**PROBLEM TO SOLVE**
For the records below, output each line exactly as it appears, from the first through the line with "flip-flops by register".

**DATA FOR PROCESSING**
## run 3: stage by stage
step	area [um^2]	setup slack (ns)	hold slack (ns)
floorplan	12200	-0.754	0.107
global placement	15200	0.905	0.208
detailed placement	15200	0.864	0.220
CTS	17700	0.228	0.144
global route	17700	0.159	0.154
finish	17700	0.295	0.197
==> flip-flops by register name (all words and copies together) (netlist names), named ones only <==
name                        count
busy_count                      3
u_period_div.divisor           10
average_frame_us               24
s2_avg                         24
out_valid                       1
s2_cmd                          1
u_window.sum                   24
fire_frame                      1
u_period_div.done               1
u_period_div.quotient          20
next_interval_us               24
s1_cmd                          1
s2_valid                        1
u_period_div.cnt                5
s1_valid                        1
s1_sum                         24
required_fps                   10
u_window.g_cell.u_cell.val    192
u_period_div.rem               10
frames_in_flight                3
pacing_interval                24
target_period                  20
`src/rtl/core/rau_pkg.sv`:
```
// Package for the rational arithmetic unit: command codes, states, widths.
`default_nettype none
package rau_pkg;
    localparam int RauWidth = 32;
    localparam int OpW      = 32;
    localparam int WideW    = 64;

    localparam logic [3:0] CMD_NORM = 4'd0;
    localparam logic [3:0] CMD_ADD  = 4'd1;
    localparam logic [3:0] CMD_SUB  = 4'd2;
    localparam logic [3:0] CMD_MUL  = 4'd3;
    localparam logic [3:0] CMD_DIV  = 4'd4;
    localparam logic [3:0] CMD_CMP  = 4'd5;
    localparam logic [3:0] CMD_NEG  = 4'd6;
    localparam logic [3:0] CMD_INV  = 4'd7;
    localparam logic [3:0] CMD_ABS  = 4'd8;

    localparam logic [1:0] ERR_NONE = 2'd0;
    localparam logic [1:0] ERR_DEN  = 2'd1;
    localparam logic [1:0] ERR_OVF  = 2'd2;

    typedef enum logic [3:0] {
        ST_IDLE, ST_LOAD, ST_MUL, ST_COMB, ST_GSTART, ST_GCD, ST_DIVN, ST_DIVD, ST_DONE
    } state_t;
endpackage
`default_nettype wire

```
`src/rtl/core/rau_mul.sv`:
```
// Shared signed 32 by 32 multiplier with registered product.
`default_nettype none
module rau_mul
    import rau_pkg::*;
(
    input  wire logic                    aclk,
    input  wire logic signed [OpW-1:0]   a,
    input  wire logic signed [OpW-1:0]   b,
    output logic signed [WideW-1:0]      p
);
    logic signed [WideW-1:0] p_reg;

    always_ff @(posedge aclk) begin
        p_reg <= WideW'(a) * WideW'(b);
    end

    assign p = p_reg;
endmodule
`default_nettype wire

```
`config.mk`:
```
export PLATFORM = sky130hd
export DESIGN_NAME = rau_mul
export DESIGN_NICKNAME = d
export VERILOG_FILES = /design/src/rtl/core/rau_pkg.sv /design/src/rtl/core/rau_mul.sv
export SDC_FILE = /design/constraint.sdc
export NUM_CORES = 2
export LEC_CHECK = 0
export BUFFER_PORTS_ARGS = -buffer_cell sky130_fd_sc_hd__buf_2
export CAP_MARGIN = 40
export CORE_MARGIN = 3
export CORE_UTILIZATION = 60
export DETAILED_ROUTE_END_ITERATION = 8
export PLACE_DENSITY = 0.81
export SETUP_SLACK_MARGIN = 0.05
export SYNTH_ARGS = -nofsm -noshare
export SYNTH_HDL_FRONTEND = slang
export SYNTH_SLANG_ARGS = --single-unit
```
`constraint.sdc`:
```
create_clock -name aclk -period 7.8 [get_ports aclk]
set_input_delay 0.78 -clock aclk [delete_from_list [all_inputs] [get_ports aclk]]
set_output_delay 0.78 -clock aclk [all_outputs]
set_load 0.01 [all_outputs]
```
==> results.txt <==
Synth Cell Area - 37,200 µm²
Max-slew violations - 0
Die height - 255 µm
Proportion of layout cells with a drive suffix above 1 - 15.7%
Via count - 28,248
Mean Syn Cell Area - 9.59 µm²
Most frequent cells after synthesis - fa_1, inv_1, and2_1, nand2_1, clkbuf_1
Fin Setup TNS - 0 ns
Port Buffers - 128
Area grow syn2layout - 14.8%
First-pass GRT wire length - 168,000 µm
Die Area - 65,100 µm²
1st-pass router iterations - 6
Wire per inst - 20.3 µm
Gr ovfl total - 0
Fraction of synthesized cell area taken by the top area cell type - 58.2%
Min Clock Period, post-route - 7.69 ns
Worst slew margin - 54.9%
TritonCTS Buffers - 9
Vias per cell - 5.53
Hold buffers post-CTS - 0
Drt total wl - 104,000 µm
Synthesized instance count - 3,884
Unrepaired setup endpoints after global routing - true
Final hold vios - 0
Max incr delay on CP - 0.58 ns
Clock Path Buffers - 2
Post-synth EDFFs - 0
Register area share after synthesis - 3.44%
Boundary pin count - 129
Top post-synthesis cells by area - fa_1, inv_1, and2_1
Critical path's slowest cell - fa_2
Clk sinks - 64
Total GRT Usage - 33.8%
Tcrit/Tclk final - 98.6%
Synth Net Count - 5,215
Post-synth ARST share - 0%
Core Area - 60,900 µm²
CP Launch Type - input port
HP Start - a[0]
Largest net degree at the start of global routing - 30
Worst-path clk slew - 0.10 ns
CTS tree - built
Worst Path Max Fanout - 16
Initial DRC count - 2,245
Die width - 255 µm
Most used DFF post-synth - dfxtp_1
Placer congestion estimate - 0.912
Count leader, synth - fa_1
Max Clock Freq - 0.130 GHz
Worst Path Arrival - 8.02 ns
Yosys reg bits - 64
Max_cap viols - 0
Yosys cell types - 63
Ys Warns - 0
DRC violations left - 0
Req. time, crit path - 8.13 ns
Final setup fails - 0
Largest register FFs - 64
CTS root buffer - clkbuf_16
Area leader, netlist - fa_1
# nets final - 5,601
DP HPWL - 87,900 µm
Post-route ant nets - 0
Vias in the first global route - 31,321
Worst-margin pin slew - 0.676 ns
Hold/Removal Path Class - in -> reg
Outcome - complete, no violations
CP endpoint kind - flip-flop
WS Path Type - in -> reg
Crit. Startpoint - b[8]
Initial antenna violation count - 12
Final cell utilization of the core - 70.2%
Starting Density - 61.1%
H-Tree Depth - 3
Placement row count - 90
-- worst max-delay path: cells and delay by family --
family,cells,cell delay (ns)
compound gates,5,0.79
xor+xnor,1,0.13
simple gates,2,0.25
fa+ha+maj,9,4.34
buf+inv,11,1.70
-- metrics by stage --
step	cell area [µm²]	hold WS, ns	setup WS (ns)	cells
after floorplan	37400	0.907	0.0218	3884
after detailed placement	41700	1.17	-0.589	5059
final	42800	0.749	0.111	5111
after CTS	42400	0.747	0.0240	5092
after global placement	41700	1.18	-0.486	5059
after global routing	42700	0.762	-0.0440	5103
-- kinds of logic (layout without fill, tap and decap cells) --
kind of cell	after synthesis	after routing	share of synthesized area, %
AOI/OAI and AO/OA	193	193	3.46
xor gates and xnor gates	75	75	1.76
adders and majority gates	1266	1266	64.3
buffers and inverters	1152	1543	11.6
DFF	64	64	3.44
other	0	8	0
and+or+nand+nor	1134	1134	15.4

**SOLVED EXERCISE**
## run 3: stage by stage
step	area [um^2]	setup slack (ns)	hold slack (ns)
floorplan	12200	-0.754	0.107
global placement	15200	0.905	0.208
detailed placement	15200	0.864	0.220
CTS	17700	0.228	0.144
global route	17700	0.159	0.154
finish	17700	0.295	0.197
==> flip-flops by register name (all words and copies together) (netlist names), named ones only <==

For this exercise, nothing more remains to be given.